Harvard softball’s junior class has played an integral role in the team’s success from its initial foray into college softball two seasons ago to its current chase for an Ivy League championship. The anchors of the pitching rotation are both in their third years in coach Jenny Allard’s program. The infield during any given game is almost entirely comprised of juniors. And one of two co-captains, outfielder Kaitlyn Schiffhauer, is also a junior.
So it is only fitting that in crucial games, like this past weekend’s Ivy League series tilt against Penn, the junior class steps up in a big way. This week, it was shortstop Rhianna Rich and pitcher Katie Duncan who answered the call.
For the third time this season, Rich earned Ivy League Player of the Week honors for her performance. In the three-game set, the El Segundo, Calif., native went three-for-four in each contest, to go along with five runs and three RBI, all while battling the elements.
“It’s about tuning out the cold,” Rich said. “Coach always talks about us tuning out the weather and control what you can control. And obviously we can’t control the weather so it’s about buckling down and just focusing on the ball.”
Rich has racked up the most plate appearances on the team as its customary leadoff hitter. Unsurprisingly, she also leads the team in runs scored due to her natural speed and the stacked lineup of hitters that follow her. Rich has scored 37 of the team’s 161 runs this season, and she leads the Ivy League in runs—the next best tally is 26. She also paces the Crimson in on-base percentage and slugging percentage with .483 and .638 marks, respectively.

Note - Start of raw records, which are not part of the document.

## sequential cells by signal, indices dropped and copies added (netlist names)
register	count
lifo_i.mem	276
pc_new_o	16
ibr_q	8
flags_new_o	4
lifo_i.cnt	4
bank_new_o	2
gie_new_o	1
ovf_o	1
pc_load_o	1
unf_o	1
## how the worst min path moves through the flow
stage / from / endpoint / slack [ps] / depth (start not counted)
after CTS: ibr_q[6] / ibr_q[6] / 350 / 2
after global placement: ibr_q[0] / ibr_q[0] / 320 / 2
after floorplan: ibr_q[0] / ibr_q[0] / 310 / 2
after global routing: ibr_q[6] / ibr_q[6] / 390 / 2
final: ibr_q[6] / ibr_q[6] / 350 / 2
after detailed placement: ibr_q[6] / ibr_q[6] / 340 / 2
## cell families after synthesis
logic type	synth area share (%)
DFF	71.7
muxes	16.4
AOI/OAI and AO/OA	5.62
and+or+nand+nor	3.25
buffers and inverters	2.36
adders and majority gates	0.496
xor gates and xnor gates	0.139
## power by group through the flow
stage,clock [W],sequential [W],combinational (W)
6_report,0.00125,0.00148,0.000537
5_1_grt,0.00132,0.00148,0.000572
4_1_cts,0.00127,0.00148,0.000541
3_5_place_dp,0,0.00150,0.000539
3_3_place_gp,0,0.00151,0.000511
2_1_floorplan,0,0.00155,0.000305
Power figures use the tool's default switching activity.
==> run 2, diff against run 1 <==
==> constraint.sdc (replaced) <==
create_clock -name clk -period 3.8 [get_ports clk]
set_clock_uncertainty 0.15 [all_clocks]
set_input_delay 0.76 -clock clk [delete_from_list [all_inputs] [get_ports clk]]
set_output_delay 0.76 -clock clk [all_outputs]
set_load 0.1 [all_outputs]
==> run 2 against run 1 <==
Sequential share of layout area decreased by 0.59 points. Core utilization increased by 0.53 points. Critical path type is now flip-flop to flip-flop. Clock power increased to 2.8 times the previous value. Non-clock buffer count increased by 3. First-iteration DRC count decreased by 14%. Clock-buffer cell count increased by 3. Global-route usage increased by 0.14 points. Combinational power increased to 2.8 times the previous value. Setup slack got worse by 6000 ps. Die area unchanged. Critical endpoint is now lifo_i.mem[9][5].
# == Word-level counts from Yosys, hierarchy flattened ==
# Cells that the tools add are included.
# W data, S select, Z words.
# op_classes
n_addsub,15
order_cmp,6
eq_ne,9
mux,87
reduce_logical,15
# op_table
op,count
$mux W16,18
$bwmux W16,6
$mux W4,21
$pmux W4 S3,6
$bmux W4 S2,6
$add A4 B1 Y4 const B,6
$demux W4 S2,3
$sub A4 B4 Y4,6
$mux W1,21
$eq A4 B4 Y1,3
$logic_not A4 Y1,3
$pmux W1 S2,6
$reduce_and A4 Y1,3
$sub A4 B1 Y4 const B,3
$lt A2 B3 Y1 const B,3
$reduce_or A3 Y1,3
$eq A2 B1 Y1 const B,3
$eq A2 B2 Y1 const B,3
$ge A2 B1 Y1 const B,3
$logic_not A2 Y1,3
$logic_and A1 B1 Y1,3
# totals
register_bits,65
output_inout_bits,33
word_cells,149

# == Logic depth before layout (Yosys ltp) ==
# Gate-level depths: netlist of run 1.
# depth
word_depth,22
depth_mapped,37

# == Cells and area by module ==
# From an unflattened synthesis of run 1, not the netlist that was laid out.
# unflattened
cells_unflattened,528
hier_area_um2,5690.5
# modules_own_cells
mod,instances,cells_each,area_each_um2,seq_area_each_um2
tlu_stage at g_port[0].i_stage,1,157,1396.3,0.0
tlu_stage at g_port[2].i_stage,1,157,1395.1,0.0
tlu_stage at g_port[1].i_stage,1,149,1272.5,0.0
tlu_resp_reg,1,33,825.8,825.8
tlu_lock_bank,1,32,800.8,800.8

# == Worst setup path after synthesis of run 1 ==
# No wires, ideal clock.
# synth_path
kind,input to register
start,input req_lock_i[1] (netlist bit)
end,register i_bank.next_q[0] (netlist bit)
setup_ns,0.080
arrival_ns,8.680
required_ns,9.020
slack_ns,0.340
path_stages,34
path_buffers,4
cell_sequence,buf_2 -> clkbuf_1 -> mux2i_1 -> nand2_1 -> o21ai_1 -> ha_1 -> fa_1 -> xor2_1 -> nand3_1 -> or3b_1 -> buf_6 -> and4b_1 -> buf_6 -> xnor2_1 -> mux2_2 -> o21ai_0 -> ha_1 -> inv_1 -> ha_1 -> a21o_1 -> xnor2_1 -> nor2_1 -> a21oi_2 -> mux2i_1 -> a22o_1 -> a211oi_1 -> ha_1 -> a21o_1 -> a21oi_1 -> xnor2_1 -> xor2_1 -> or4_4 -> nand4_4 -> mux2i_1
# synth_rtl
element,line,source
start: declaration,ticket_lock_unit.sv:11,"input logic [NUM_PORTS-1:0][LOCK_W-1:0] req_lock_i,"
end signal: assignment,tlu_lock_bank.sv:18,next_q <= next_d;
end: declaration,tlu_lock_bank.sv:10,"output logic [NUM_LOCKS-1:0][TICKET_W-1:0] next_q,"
### src/rtl/abs_seq_pkg.sv
package abs_seq_pkg;

  typedef enum logic [2:0] {
    PH_IDLE, PH_PRO, PH_SAVE, PH_ACC, PH_REST, PH_EPI, PH_TERM, PH_FIN
  } phase_t;

  typedef enum logic [1:0] {RK_CSR, RK_GPR, RK_FPR, RK_BAD} reg_kind_t;

  localparam logic [4:0]  RS0      = 5'd8;
  localparam logic [11:0] CSR_DS0  = 12'h7B2;
  localparam logic [11:0] CSR_DS1  = 12'h7B3;
  localparam logic [11:0] CSR_MST  = 12'h300;
  localparam logic [31:0] W_EBREAK = 32'h0010_0073;
  localparam logic [2:0]  ERR_NOTSUP = 3'd2;

  // csrrw x0, csr, rs
  function automatic logic [31:0] f_csrw(input logic [11:0] csr, input logic [4:0] rs);
    return {csr, rs, 3'b001, 5'd0, 7'h73};
  endfunction

  // csrrs rd, csr, x0
  function automatic logic [31:0] f_csrr(input logic [4:0] rd, input logic [11:0] csr);
    return {csr, 5'd0, 3'b010, rd, 7'h73};
  endfunction

  // csrrs x0, csr, rs
  function automatic logic [31:0] f_csrset(input logic [11:0] csr, input logic [4:0] rs);
    return {csr, rs, 3'b010, 5'd0, 7'h73};
  endfunction

  function automatic logic [31:0] f_lui(input logic [4:0] rd, input logic [19:0] imm);
    return {imm, rd, 7'h37};
  endfunction

  // fmv.x.w rd, fs
  function automatic logic [31:0] f_fmv_xw(input logic [4:0] rd, input logic [4:0] fs);
    return {7'h70, 5'd0, fs, 3'b000, rd, 7'h53};
  endfunction

  // fmv.w.x fd, rs
  function automatic logic [31:0] f_fmv_wx(input logic [4:0] fd, input logic [4:0] rs);
    return {7'h78, 5'd0, rs, 3'b000, fd, 7'h53};
  endfunction

  // jal x0, off
  function automatic logic [31:0] f_jal0(input logic [20:0] off);
    return {off[20], off[10:1], off[11], off[19:12], 5'd0, 7'h6F};
  endfunction

endpackage

### src/rtl/abs_seq_decode.sv
module abs_seq_decode
  import abs_seq_pkg::*;
#(
  parameter int REGW  = 16,
  parameter int SIZEW = 3
) (
  input  logic [REGW-1:0]  regno,
  input  logic [SIZEW-1:0] size,
  input  logic             csr_en,
  output reg_kind_t        kind,
  output logic             is_fpu,
  output logic             supported
);
  localparam logic [REGW-1:0] GPR_LO = REGW'('h1000);
  localparam logic [REGW-1:0] FPR_LO = REGW'('h1020);
  localparam logic [REGW-1:0] FPR_HI = REGW'('h103F);

  logic in_fpr;
  logic size_ok;

  assign in_fpr  = (regno >= FPR_LO) && (regno <= FPR_HI);
  assign size_ok = (size == SIZEW'(2));
  assign is_fpu  = in_fpr || (regno == REGW'(1)) || (regno == REGW'(2)) ||
                   (regno == REGW'(3));

  always_comb begin
    if (regno < GPR_LO)      kind = RK_CSR;
    else if (regno < FPR_LO) kind = RK_GPR;
    else if (in_fpr)         kind = RK_FPR;
    else                     kind = RK_BAD;
  end

  always_comb begin
    unique case (kind)
      RK_CSR:  supported = size_ok && csr_en;
      RK_GPR:  supported = size_ok;
      RK_FPR:  supported = size_ok;
      default: supported = 1'b0;
    endcase
  end
endmodule

### src/rtl/abs_seq_emit.sv
module abs_seq_emit
  import abs_seq_pkg::*;
#(
  parameter int          IDXW     = 4,
  parameter int          PBUF_GAP = 64,
  parameter logic [11:0] XFER_CSR = 12'h7C0,
  parameter logic [19:0] FS_HI    = 20'h00006
) (
  input  phase_t          phase,
  input  logic [2:0]      step,
  input  reg_kind_t       kind,
  input  logic            write,
  input  logic            postexec,
  input  logic [11:0]     regno,
  input  logic [IDXW-1:0] idx,
  output logic [31:0]     word
);
  logic [4:0]  rn;
  logic [20:0] jofs;

  // Integer and FP data registers: low five bits give the register index.
  assign rn   = regno[4:0];
  assign jofs = 21'(PBUF_GAP) - (21'(idx) << 2);

  always_comb begin
    word = '0;
    unique case (phase)
      PH_PRO: begin
        unique case (step)
          3'd0:    word = f_csrw(CSR_DS0, RS0);
          3'd1:    word = f_csrr(RS0, CSR_MST);
          3'd2:    word = f_csrw(CSR_DS1, RS0);
          3'd3:    word = f_lui(RS0, FS_HI);
          default: word = f_csrset(CSR_MST, RS0);
        endcase
      end
      PH_SAVE: word = f_csrw(CSR_DS0, RS0);
      PH_REST: word = f_csrr(RS0, CSR_DS0);
      PH_EPI: begin
        unique case (step)
          3'd0:    word = f_csrr(RS0, CSR_DS1);
          3'd1:    word = f_csrw(CSR_MST, RS0);
          default: word = f_csrr(RS0, CSR_DS0);
        endcase
      end
      PH_ACC: begin
        unique case (kind)
          RK_GPR:  word = write ? f_csrr(rn, XFER_CSR) : f_csrw(XFER_CSR, rn);
          RK_FPR: begin
            if (step == 3'd0) word = write ? f_csrr(RS0, XFER_CSR) : f_fmv_xw(RS0, rn);
            else              word = write ? f_fmv_wx(rn, RS0)     : f_csrw(XFER_CSR, RS0);
          end
          default: begin
            if (step == 3'd0) word = write ? f_csrr(RS0, XFER_CSR) : f_csrr(RS0, regno);
            else              word = write ? f_csrw(regno, RS0)    : f_csrw(XFER_CSR, RS0);
          end
        endcase
      end
      PH_TERM: word = postexec ? f_jal0(jofs) : W_EBREAK;
      default: word = '0;
    endcase
  end
endmodule

### src/rtl/abs_reg_seq.sv
module abs_reg_seq
  import abs_seq_pkg::*;
#(
  parameter int          BUF_DEPTH = 16,
  parameter int          REGW      = 16,
  parameter int          SIZEW     = 3,
  parameter int          ERRW      = 3,
  parameter int          PBUF_GAP  = 4 * BUF_DEPTH,
  parameter logic [11:0] XFER_CSR  = 12'h7C0,
  parameter logic [19:0] FS_HI     = 20'h00006,
  localparam int         IDXW      = $clog2(BUF_DEPTH)
) (
  input  logic             clk,
  input  logic             rst_n,
  input  logic             cmd_valid,
  output logic             cmd_ready,
  input  logic [REGW-1:0]  cmd_regno,
  input  logic             cmd_transfer,
  input  logic             cmd_write,
  input  logic [SIZEW-1:0] cmd_size,
  input  logic             cmd_postexec,
  input  logic             csr_access_en,
  input  logic [ERRW-1:0]  err_in,
  output logic             buf_we,
  output logic [IDXW-1:0]  buf_idx,
  output logic [31:0]      buf_data,
  output logic             done,
  output logic             err_set,
  output logic [ERRW-1:0]  err_code
);
  localparam logic [2:0] PRO_LAST = 3'd4;
  localparam logic [2:0] EPI_LAST = 3'd2;

  phase_t          phase;
  logic [2:0]      step;
  reg_kind_t       kind_q;
  logic            fpu_q, write_q, pexec_q, err_q;
  logic [11:0]     regno_q;
  logic [IDXW-1:0] idx;

  reg_kind_t d_kind;
  logic      d_fpu, d_ok, accept, acc_last;

  abs_seq_decode #(.REGW(REGW), .SIZEW(SIZEW)) u_dec (
    .regno(cmd_regno), .size(cmd_size), .csr_en(csr_access_en),
    .kind(d_kind), .is_fpu(d_fpu), .supported(d_ok)
  );

  abs_seq_emit #(.IDXW(IDXW), .PBUF_GAP(PBUF_GAP), .XFER_CSR(XFER_CSR), .FS_HI(FS_HI)) u_emit (
    .phase(phase), .step(step), .kind(kind_q), .write(write_q),
    .postexec(pexec_q), .regno(regno_q), .idx(idx), .word(buf_data)
  );

  assign cmd_ready = (phase == PH_IDLE);
  assign accept    = cmd_valid && cmd_ready;
  assign acc_last  = (kind_q == RK_GPR) || (step == 3'd1);
  assign buf_we    = (phase != PH_IDLE) && (phase != PH_FIN);
  assign buf_idx   = idx;
  assign done      = (phase == PH_FIN);
  assign err_set   = done && err_q;
  assign err_code  = err_set ? ERRW'(ERR_NOTSUP) : '0;

  always_ff @(posedge clk) begin
    if (!rst_n) begin
      phase   <= PH_IDLE;
      step    <= '0;
      idx     <= '0;
      kind_q  <= RK_CSR;
      fpu_q   <= 1'b0;
      write_q <= 1'b0;
      pexec_q <= 1'b0;
      err_q   <= 1'b0;
      regno_q <= '0;
    end else begin
      if (buf_we) idx <= idx + 1'b1;
      unique case (phase)
        PH_IDLE: if (accept) begin
          idx     <= '0;
          step    <= '0;
          kind_q  <= d_kind;
          fpu_q   <= d_fpu;
          write_q <= cmd_write;
          pexec_q <= cmd_postexec;
          regno_q <= cmd_regno[11:0];
          err_q   <= 1'b0;
          if (err_in != '0)              phase <= PH_FIN;
          else if (!cmd_transfer)        phase <= PH_TERM;
          else if (!d_ok) begin          phase <= PH_FIN; err_q <= 1'b1; end
          else if (d_fpu)                phase <= PH_PRO;
          else if (d_kind == RK_CSR)     phase <= PH_SAVE;
          else                           phase <= PH_ACC;
        end
        PH_PRO: begin
          step <= (step == PRO_LAST) ? 3'd0 : step + 3'd1;
          if (step == PRO_LAST) phase <= PH_ACC;
        end
        PH_SAVE: phase <= PH_ACC;
        PH_ACC: begin
          step <= acc_last ? 3'd0 : step + 3'd1;
          if (acc_last) phase <= fpu_q ? PH_EPI : ((kind_q == RK_CSR) ? PH_REST : PH_TERM);
        end
        PH_REST: phase <= PH_TERM;
        PH_EPI: begin
          step <= (step == EPI_LAST) ? 3'd0 : step + 3'd1;
          if (step == EPI_LAST) phase <= PH_TERM;
        end
        PH_TERM: phase <= PH_FIN;
        default: begin
          phase <= PH_IDLE;
          err_q <= 1'b0;
        end
      endcase
    end
  end
endmodule

### config.mk
export PLATFORM = sky130hd
export DESIGN_NAME = abs_reg_seq
export DESIGN_NICKNAME = d
export VERILOG_FILES = /design/src/rtl/abs_seq_pkg.sv /design/src/rtl/abs_seq_decode.sv /design/src/rtl/abs_seq_emit.sv /design/src/rtl/abs_reg_seq.sv
export SDC_FILE = /design/constraint.sdc
export NUM_CORES = 1
export LEC_CHECK = 0
export CAP_MARGIN = 20
export CORE_MARGIN = 2
export CORE_UTILIZATION = 43
export CTS_CLUSTER_DIAMETER = 60
export DETAILED_ROUTE_END_ITERATION = 10
export GPL_TIMING_DRIVEN = 1
export MAX_ROUTING_LAYER = met4
export PLACE_DENSITY = 0.78
export SLEW_MARGIN = 20
export SYNTH_ARGS = -nofsm -noshare
export SYNTH_HDL_FRONTEND = slang
export SYNTH_SLANG_ARGS = --single-unit
### constraint.sdc
create_clock -name clk -period 2.2 [get_ports clk]
set_input_delay 0.44 -clock clk [delete_from_list [all_inputs] [get_ports clk]]
set_output_delay 0.44 -clock clk [all_outputs]
set_load 0.05 [all_outputs]
## Yosys cells after proc, flatten, opt, wreduce, memory -nomap -nowiden

Cells that the tools add are included.

| word-level totals | value |
|---|---|
| register bits | 28 |
| word-level logic and storage cells | 105 |

| operators by class | value |
|---|---|
| add/subtract/negate cells | 3 |
| $lt $le $gt $ge | 4 |
| equal/unequal tests | 24 |
| muxes and demuxes | 42 |
| bitwise logic cells | 1 |
| reduce and logical (&&, ||, !) cells | 22 |

Operators by type and width:

| kind | number |
|---|---|
| $mux W32 | 7 |
| $pmux W32 S6 | 1 |
| $pmux W31 S4 | 1 |
| $pmux W32 S2 | 1 |
| $pmux W31 S2 | 1 |
| $mux W3 | 11 |
| $eq A16 B2 Y1 const B | 2 |
| $lt A16 B13 Y1 const B | 2 |
| $pmux W3 S7 | 1 |
| $mux W20 | 1 |
| $eq A16 B1 Y1 const B | 1 |
| $ge A16 B13 Y1 const B | 1 |
| $le A16 B13 Y1 const B | 1 |
| $eq A3 B2 Y1 const B | 5 |
| $eq A3 B3 Y1 const B | 5 |
| $mux W2 | 6 |
| $mux W4 | 3 |
| $pmux W3 S4 | 1 |
| $sub A7 B6 Y8 const A | 1 |
| $eq A3 B1 Y1 const B | 2 |
| $logic_not A3 Y1 | 2 |
| $mux W1 | 6 |
| $ne A2 B2 Y1 const B | 3 |
| $reduce_and A2 Y1 | 3 |
| other kinds (16) | 28 |

## Longest topological paths before layout

| depth | value |
|---|---|
| depth in word-level cells | 13 |
| depth in mapped cells | 9 |
| gate-level depth less buffers | 9 |

## By module

A second synthesis with hierarchy kept.

| second synthesis, totals | value |
|---|---|
| cell total of the unflattened synthesis | 338 |
| area, all modules | 2543.7 um2 |

Modules (own cells, without submodules):

| module | instances | cells each | area an instance (um2) |
|---|---|---|---|
| abs_reg_seq | 1 | 180 | 1475.2 |
| abs_seq_emit | 1 | 138 | 923.4 |
| abs_seq_decode | 1 | 20 | 145.1 |

## Least setup slack after synthesis

Ideal clock, no wire load.

| timing path | value |
|---|---|
| path type | reg-to-output |
| start point | reg kind_q[0] |
| end point | out buf_data[12] |
| data arrival time | 2967 ps |
| data required time | 1760 ps |
| path slack | -1207 ps |
| stages on the path, launching flop included | 6 |
| buffers on the path | 1 |
| cells stage by stage | dfxtp_1 -> inv_1 -> ha_1 -> clkbuf_1 -> nor2_1 -> o311ai_0 |

| between the ends | value |
|---|---|
| word-level cells in the longest chain between the ends | 3 |

Ends and longest elaborated chain:

| element | line | source |
|---|---|---|
| from (decl) | abs_reg_seq.sv:36 | `reg_kind_t kind_q;` |
| from (signal assigned) | abs_reg_seq.sv:80 | `kind_q <= d_kind;` |
| $eq A2 B2 Y1 / $eq A2 B1 Y1 (equally long branches) | abs_seq_emit.sv:47 | `unique case (kind)` |
| $pmux W32 S2 * | abs_seq_emit.sv:47 |  |
| $pmux W32 S6 * | abs_seq_emit.sv:27 | `unique case (phase)` |
| to (decl) | abs_reg_seq.sv:26 | `output logic [31:0] buf_data,` |

Mark *: on every way between the ends. The rest lies on a longest branch, timed or not.

## Worst setup path in the final report

| timing path | value |
|---|---|
| start point | reg step[1] |
| end point | out buf_data[25] |

| between the ends | value |
|---|---|
| word-level cells in the longest chain between the ends | 4 |

Ends and longest elaborated chain:

| element | line | source |
|---|---|---|
| from (decl) | abs_reg_seq.sv:35 | `logic [2:0] step;` |
| from (signal assigned) | abs_reg_seq.sv:94 | `step <= (step == PRO_LAST) ? 3'd0 : step + 3'd1;` |
| from (signal assigned) | abs_reg_seq.sv:99 | `step <= acc_last ? 3'd0 : step + 3'd1;` |
| from (signal assigned) | abs_reg_seq.sv:104 | `step <= (step == EPI_LAST) ? 3'd0 : step + 3'd1;` |
| $logic_not A3 Y1 | -- |  |
| $mux W32, on equally long branches | abs_seq_emit.sv:54, abs_seq_emit.sv:50 |  |
| $pmux W32 S2 | abs_seq_emit.sv:47 |  |
| $pmux W32 S6 * | abs_seq_emit.sv:27 |  |

Marked as above.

Perhaps most interesting, though, is Rich’s penchant for triples. In her rookie season, she racked up four three-baggers. Last season it was seven. This year she is at five, which is tops in the Ivy League. In the middle game of the Penn series, a Rich triple in extras proved to be a huge factor in the outcome of the game. Leading off the bottom of the eighth, Rich knocked a pitch deep into right field, motoring all the way around to third. Co-captain Maddy Kaplan followed with a line drive to center field, deep enough to allow Rich to tag and score to give Harvard the walk-off victory.
“For her to lead off with a triple in the bottom of the eighth, that was huge,” Allard said. “She set a tone offensively. She just really was consistent at the plate and made every defensive play.”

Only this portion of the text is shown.